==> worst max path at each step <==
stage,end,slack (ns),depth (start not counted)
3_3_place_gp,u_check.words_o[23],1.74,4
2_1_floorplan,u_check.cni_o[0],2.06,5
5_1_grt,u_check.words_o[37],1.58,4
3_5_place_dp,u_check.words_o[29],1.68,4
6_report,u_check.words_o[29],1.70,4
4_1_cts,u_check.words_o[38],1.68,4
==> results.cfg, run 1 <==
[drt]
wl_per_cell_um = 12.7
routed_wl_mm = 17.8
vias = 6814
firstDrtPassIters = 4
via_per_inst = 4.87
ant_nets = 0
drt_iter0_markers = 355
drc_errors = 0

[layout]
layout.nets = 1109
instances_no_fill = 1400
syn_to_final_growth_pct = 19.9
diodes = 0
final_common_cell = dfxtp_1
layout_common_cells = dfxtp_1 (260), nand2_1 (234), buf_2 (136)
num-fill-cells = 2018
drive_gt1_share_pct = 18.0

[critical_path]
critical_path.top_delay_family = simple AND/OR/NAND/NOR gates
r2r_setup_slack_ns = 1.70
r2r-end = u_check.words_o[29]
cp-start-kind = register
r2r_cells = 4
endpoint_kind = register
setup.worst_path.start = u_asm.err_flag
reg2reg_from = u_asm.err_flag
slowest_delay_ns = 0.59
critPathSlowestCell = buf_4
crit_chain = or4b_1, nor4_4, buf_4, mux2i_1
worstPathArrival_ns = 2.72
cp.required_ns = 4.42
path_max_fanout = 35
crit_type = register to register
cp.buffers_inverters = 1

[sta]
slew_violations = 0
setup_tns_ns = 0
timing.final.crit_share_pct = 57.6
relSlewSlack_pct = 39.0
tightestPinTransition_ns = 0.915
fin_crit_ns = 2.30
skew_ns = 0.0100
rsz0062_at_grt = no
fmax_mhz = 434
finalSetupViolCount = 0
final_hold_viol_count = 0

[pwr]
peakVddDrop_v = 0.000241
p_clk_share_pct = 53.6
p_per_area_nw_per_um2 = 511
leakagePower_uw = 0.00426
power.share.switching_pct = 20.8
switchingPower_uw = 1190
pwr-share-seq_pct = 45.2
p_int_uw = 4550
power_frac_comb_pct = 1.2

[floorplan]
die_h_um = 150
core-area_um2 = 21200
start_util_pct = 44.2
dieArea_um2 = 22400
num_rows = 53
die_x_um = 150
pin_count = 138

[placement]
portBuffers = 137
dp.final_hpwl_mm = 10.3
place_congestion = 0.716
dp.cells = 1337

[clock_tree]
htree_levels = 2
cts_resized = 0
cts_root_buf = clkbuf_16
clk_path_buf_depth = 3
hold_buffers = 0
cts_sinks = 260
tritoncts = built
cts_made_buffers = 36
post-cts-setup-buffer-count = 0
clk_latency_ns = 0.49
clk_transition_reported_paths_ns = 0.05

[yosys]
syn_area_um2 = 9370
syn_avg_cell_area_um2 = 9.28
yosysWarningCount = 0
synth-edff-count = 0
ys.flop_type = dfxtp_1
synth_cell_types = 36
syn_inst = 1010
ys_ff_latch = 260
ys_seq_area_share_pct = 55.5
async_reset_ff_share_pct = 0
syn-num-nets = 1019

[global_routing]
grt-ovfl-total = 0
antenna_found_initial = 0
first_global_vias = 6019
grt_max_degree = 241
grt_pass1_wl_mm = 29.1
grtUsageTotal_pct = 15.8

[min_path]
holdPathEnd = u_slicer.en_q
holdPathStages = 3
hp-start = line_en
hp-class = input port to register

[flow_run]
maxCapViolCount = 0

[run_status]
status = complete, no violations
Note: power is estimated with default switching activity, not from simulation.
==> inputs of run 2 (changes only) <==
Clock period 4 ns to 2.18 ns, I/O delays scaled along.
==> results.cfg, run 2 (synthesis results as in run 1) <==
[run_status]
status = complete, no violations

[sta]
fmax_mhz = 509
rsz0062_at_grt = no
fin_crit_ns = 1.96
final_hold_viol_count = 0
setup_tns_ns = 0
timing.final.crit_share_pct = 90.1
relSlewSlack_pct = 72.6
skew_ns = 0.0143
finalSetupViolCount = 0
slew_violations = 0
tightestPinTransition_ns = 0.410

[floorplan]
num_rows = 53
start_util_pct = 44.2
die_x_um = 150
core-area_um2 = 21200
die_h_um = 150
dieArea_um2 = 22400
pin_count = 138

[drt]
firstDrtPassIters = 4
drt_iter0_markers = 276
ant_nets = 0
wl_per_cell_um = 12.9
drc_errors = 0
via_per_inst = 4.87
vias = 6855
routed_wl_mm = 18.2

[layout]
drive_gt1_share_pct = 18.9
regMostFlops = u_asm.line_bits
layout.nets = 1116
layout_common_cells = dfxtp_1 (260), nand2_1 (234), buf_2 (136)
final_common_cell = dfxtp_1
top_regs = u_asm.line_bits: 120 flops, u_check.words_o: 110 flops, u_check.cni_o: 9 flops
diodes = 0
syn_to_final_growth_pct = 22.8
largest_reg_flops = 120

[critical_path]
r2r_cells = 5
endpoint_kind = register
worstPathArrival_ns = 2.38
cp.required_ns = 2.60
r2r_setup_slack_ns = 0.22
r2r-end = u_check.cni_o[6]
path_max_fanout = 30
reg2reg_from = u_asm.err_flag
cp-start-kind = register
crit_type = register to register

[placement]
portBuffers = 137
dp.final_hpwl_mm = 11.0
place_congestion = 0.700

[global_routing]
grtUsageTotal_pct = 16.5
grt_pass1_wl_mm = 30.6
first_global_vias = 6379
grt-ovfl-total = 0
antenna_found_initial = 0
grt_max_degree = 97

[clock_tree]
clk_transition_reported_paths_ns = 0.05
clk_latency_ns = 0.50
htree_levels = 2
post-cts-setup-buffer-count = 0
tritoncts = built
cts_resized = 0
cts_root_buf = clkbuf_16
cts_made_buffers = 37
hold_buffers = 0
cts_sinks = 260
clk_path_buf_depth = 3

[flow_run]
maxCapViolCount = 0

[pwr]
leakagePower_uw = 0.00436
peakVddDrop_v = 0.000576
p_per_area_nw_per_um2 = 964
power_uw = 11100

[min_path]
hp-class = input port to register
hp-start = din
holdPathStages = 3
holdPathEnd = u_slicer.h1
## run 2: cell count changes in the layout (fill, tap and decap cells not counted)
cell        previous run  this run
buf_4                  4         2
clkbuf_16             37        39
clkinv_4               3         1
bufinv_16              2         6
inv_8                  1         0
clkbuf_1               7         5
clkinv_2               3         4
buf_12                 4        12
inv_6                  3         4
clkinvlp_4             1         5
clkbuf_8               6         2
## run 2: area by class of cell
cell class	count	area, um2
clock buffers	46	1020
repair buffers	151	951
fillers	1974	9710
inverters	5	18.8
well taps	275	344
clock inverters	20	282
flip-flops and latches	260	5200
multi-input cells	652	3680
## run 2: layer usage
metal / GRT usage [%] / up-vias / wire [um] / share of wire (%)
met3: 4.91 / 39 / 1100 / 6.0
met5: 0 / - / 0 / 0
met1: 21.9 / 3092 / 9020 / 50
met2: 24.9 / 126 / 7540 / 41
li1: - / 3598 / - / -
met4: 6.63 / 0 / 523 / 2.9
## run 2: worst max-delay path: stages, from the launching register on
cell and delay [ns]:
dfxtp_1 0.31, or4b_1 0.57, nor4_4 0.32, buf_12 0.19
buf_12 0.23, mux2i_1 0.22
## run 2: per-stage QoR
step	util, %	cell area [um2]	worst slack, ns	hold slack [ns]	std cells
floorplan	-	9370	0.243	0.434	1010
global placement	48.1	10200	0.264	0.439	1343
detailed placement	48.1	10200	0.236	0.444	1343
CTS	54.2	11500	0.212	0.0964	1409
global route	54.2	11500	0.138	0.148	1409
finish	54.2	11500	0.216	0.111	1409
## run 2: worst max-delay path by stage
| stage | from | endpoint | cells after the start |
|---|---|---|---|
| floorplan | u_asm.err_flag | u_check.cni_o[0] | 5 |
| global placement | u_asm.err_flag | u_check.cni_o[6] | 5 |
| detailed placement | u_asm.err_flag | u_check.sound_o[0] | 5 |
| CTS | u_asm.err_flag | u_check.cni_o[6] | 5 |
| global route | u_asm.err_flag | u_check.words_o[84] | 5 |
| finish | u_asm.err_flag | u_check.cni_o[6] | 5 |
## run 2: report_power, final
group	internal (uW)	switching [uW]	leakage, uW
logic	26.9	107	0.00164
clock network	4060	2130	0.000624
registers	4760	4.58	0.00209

### ASSIGNMENT
How many lines of the listing above contain the string "class"? Only the number is wanted.

### RESPONSE AREA
4